**EXERCISE REQUIREMENTS:** Use the entries below and reproduce exactly the lines from the one containing "localparam int BIT_DONE_FLAG = 0;" down to the one containing "localparam int CLK_PERIOD_NS = 20;", both of them included.

**EXERCISE MATERIALS:**
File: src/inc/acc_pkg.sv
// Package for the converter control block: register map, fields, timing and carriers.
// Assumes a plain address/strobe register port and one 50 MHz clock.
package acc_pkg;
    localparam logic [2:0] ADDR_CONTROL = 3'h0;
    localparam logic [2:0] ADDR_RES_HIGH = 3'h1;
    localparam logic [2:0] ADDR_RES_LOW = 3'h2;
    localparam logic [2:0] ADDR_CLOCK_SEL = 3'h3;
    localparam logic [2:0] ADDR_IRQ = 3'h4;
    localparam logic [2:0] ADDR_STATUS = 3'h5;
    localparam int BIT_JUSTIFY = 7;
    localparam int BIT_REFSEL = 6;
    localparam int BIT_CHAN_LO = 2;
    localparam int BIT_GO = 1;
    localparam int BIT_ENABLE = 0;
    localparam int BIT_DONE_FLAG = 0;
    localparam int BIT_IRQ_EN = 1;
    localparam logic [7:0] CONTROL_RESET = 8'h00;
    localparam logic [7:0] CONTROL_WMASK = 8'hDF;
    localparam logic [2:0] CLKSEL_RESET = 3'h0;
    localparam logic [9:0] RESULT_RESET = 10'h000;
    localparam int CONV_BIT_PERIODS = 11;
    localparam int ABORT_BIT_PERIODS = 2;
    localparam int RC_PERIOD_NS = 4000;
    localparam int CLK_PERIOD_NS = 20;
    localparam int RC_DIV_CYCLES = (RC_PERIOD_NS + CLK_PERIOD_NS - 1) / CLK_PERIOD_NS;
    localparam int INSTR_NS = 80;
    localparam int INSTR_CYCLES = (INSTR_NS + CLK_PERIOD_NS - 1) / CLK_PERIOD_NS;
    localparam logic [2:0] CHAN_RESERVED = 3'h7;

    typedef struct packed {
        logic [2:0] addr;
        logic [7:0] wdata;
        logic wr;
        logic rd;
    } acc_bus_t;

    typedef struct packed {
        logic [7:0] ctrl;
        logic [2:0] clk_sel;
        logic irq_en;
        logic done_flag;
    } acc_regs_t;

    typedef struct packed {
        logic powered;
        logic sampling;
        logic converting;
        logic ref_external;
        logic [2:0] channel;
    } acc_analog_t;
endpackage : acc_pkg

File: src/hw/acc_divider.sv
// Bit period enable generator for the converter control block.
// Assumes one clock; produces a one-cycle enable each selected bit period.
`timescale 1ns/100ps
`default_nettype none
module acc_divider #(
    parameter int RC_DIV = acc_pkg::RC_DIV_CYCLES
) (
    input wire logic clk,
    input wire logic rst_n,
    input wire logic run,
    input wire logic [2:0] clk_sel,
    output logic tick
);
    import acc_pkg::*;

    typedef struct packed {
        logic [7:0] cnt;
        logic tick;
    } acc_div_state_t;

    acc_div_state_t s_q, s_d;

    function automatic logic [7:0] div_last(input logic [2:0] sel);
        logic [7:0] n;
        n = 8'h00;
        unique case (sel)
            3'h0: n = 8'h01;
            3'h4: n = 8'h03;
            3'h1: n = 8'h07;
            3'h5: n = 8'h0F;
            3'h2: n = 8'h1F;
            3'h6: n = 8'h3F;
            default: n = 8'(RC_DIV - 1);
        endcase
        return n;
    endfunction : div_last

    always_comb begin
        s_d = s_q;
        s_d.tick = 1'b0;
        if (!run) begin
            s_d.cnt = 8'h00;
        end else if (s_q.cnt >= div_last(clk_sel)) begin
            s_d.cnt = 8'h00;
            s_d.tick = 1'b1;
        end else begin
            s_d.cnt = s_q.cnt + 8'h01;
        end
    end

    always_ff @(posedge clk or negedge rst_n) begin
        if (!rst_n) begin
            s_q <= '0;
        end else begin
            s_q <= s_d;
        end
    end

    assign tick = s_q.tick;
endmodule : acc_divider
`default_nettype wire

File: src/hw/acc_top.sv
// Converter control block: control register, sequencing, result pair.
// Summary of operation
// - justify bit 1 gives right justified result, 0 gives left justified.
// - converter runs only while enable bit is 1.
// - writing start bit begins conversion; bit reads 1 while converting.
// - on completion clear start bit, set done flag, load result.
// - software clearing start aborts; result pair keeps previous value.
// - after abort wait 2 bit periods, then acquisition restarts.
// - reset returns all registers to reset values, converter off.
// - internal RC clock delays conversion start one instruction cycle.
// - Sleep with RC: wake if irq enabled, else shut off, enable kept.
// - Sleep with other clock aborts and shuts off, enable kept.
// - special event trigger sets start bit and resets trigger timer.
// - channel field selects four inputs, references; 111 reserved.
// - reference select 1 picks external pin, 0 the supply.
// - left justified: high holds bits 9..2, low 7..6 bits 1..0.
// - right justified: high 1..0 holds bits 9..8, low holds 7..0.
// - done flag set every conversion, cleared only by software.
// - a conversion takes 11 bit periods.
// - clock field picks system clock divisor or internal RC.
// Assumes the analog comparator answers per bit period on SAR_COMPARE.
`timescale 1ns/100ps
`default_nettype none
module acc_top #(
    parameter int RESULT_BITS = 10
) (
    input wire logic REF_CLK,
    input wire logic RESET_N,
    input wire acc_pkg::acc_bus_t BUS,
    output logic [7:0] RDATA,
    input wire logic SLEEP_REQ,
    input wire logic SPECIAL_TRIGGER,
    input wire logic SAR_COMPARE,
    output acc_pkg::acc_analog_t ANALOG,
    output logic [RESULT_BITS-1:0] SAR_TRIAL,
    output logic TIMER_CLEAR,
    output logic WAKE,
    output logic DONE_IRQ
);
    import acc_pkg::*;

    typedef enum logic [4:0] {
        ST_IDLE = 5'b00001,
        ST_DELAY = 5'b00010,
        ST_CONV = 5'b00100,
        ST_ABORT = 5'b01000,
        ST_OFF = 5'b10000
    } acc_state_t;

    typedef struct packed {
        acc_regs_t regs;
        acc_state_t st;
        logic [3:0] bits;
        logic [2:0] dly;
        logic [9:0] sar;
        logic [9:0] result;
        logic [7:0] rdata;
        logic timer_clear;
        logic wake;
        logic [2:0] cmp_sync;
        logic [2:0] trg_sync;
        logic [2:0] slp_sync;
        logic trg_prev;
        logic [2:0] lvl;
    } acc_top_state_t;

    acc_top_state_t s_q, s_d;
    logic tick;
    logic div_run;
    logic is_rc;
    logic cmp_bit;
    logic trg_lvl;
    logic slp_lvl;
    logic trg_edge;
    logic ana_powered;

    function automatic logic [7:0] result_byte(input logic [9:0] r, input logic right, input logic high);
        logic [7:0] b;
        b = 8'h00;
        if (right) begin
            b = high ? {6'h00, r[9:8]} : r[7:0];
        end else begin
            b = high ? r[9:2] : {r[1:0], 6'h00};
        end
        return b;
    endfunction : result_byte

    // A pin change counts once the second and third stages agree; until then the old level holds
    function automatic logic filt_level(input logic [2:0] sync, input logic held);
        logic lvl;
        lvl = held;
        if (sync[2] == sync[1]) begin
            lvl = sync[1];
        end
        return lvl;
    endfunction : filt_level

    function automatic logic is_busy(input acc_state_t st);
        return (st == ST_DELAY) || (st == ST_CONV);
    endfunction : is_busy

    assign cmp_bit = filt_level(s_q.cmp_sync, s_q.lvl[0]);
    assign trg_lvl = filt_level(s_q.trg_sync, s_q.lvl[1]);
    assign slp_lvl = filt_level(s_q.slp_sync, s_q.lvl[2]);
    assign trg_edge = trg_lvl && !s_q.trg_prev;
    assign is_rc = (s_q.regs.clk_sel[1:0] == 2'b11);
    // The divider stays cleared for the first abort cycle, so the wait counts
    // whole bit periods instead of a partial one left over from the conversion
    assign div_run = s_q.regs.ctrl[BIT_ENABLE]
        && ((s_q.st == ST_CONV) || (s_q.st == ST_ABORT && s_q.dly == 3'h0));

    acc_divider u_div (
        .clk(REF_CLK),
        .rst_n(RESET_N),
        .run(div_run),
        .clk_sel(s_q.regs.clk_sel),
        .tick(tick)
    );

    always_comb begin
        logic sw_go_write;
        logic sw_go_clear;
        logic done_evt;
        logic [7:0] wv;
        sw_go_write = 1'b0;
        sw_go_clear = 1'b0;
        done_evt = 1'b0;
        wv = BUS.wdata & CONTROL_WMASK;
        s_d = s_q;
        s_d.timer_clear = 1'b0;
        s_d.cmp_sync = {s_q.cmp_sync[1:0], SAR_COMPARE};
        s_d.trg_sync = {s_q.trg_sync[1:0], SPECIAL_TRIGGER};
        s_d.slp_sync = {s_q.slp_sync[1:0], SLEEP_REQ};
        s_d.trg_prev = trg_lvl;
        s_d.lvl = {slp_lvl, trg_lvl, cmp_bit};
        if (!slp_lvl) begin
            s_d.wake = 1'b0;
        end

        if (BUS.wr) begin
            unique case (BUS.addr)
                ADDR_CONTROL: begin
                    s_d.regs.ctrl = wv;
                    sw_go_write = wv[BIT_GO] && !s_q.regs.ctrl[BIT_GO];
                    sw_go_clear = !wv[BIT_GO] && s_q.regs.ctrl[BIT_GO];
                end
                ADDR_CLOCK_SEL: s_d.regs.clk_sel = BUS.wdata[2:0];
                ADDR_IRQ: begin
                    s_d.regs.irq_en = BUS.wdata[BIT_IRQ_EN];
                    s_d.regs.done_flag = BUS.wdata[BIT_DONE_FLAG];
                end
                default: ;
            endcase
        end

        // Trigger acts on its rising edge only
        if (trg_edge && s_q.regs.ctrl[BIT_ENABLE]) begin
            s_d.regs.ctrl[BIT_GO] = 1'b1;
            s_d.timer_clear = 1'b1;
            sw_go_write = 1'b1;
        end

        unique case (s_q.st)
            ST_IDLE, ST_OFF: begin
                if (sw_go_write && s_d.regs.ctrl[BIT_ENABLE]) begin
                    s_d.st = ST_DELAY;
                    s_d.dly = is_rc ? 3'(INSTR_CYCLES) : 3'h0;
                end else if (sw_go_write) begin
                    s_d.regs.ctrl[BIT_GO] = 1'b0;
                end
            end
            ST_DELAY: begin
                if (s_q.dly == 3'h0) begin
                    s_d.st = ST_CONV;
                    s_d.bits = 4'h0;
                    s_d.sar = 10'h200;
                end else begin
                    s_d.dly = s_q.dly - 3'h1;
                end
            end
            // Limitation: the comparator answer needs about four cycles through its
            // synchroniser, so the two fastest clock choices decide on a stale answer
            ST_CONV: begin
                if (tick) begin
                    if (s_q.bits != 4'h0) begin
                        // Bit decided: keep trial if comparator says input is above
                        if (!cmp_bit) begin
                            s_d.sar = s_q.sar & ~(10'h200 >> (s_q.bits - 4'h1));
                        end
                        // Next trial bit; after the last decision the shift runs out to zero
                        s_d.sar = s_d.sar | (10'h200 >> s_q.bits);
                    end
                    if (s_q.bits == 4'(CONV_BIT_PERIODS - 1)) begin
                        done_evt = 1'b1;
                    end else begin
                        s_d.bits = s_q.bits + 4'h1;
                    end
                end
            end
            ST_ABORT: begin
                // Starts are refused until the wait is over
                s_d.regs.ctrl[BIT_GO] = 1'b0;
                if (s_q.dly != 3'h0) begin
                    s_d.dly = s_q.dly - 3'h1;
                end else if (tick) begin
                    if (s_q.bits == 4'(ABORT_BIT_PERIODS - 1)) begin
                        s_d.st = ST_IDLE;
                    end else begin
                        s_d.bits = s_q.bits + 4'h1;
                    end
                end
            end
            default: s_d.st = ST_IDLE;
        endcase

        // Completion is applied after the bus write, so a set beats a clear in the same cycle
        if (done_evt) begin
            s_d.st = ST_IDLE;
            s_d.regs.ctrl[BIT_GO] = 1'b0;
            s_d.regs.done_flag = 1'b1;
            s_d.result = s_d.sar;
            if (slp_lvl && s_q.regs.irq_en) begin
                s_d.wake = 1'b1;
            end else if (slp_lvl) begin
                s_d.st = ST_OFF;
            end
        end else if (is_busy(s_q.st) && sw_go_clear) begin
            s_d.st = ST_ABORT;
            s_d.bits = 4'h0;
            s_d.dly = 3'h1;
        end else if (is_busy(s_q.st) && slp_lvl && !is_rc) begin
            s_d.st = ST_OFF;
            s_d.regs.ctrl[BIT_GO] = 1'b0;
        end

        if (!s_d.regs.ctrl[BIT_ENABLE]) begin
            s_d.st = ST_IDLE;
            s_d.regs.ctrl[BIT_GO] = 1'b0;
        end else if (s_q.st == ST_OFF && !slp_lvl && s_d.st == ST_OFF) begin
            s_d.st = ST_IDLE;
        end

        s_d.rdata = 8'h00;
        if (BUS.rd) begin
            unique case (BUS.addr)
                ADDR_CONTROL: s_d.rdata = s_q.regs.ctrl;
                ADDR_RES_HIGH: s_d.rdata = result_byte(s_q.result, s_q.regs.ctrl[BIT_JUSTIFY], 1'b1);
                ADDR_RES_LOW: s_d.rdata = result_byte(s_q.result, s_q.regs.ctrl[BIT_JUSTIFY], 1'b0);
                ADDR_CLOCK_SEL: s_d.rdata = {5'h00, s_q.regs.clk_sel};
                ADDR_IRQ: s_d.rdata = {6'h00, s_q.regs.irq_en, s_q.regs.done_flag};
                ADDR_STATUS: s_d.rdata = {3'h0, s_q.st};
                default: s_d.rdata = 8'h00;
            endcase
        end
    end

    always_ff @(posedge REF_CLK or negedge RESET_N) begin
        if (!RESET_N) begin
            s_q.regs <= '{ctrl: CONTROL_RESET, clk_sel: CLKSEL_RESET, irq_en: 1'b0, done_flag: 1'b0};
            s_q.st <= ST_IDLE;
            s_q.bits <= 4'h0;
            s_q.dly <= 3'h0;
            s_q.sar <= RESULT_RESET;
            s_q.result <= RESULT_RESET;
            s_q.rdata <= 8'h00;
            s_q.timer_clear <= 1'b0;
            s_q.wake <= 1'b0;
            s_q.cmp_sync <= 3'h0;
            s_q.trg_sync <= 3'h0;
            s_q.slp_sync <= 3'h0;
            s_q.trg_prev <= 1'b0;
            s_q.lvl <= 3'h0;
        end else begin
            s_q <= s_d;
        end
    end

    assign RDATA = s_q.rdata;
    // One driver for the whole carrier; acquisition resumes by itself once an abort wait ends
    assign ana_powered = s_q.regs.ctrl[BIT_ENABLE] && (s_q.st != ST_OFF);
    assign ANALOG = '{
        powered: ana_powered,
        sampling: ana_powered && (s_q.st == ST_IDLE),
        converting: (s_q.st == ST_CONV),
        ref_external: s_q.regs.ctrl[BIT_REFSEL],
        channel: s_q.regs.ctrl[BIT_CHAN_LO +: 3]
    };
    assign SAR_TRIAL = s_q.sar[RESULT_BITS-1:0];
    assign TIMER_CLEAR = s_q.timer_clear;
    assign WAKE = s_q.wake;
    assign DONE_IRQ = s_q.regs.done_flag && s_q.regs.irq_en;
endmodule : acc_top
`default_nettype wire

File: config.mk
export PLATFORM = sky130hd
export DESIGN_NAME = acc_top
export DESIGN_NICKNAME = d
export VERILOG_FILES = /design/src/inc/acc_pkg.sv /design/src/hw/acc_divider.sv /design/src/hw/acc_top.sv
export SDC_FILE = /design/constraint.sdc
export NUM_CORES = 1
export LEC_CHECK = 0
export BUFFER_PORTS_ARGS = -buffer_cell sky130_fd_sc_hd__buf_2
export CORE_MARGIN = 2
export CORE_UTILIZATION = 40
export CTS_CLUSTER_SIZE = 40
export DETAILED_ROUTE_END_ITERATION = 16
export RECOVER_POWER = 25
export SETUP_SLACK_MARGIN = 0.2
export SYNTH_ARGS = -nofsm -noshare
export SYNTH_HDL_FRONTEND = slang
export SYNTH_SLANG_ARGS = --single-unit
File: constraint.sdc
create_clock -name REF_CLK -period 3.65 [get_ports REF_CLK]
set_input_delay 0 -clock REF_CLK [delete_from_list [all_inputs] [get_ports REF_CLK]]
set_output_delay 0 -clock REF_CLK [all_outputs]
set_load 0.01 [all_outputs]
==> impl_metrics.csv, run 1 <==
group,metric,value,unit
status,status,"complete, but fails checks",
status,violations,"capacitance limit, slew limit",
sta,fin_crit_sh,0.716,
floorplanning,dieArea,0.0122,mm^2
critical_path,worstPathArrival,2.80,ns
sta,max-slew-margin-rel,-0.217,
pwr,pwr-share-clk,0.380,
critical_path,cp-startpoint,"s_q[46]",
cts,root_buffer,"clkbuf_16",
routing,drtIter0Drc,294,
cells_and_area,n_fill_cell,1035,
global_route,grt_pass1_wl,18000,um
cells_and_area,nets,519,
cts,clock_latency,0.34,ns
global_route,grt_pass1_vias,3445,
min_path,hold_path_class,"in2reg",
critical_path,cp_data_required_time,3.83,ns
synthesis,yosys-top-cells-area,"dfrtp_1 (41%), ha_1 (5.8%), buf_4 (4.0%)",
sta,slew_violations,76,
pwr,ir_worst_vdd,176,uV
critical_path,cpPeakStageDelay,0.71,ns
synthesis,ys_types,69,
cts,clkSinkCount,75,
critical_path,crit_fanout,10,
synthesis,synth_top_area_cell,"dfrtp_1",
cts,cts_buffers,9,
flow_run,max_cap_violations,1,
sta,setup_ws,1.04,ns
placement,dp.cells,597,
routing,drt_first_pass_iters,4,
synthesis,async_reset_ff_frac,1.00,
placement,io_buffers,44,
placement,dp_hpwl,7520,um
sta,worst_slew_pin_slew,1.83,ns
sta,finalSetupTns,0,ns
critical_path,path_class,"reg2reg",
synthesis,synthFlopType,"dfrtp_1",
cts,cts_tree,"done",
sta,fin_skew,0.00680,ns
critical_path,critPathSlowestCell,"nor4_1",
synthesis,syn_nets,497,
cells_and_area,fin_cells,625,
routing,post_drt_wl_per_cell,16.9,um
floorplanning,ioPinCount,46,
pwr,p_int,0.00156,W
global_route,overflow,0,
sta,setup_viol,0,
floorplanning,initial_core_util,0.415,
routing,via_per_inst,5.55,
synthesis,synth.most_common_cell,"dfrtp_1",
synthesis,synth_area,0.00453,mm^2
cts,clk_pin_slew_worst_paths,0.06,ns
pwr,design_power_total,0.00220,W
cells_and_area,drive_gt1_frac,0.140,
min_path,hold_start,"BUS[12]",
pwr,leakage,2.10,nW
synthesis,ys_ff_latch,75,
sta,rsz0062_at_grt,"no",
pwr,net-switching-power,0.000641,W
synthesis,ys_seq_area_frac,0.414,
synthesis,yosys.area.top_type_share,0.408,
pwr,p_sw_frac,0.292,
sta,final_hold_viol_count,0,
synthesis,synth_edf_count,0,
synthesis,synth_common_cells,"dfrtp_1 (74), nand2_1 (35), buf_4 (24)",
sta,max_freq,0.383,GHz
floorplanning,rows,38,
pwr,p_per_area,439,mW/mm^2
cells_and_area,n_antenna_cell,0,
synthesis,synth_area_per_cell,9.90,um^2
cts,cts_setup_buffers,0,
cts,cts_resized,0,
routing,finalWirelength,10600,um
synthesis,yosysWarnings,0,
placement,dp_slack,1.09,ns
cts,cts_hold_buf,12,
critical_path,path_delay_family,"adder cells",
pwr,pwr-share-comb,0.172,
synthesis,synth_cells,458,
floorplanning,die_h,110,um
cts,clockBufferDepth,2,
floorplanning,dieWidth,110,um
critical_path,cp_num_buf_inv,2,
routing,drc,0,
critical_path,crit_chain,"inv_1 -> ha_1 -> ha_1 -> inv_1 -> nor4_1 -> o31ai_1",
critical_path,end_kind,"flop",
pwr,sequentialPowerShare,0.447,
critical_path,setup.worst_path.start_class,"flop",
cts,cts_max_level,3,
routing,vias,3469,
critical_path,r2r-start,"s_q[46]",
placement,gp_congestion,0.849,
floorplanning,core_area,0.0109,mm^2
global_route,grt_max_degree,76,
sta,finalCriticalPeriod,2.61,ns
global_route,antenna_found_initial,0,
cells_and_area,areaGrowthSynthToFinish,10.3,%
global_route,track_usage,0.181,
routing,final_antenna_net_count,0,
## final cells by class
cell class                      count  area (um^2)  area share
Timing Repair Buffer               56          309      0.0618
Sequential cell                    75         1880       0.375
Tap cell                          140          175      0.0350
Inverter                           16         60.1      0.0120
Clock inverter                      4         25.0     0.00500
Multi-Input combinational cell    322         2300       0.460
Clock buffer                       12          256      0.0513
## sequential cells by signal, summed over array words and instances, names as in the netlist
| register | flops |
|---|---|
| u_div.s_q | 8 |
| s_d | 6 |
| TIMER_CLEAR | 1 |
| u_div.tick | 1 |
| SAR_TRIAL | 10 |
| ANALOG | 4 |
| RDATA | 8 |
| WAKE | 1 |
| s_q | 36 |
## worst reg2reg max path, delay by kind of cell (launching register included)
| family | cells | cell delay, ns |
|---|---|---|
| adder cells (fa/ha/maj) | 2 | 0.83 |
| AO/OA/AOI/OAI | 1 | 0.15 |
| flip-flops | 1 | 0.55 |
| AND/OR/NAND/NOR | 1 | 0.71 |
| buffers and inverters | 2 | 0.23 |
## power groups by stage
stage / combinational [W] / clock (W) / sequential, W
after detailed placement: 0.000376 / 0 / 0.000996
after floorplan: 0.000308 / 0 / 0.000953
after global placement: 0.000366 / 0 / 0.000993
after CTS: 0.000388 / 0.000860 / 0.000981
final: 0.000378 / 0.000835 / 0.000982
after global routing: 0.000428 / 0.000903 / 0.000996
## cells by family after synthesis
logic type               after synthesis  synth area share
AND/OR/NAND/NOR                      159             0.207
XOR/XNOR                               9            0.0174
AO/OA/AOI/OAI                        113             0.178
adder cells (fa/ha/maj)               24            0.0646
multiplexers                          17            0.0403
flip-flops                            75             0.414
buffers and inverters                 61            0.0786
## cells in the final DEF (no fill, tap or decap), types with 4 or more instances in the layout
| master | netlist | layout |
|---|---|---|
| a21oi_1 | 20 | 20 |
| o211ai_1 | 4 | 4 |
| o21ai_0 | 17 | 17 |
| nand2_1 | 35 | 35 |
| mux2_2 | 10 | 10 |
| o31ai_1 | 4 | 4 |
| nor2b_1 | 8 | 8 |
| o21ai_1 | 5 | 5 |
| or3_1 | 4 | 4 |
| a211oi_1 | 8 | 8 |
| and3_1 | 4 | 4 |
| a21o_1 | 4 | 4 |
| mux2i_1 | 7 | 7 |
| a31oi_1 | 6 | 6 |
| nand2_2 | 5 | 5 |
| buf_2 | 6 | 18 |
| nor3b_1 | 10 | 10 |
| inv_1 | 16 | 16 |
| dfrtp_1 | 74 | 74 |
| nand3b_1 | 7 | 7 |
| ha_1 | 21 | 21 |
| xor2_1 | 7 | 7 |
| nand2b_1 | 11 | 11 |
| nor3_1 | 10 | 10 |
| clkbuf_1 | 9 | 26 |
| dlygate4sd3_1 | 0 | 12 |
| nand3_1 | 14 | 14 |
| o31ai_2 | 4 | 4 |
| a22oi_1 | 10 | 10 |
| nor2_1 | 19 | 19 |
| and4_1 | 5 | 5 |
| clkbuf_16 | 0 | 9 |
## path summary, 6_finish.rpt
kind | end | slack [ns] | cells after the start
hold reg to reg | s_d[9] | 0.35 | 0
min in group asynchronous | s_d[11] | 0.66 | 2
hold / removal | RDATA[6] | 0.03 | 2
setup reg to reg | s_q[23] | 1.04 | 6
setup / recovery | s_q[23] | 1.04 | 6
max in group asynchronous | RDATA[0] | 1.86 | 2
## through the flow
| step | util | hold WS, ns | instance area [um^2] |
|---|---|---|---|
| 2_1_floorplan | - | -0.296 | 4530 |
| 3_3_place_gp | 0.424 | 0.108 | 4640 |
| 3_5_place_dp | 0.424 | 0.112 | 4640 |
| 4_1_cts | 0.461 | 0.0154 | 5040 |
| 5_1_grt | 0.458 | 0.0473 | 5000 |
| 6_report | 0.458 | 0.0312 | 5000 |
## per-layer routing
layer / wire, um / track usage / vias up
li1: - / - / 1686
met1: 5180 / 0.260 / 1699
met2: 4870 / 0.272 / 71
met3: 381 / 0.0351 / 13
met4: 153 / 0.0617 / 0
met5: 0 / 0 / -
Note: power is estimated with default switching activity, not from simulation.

**WRITTEN SOLUTION:**
    localparam int BIT_DONE_FLAG = 0;
    localparam int BIT_IRQ_EN = 1;
    localparam logic [7:0] CONTROL_RESET = 8'h00;
    localparam logic [7:0] CONTROL_WMASK = 8'hDF;
    localparam logic [2:0] CLKSEL_RESET = 3'h0;
    localparam logic [9:0] RESULT_RESET = 10'h000;
    localparam int CONV_BIT_PERIODS = 11;
    localparam int ABORT_BIT_PERIODS = 2;
    localparam int RC_PERIOD_NS = 4000;
    localparam int CLK_PERIOD_NS = 20;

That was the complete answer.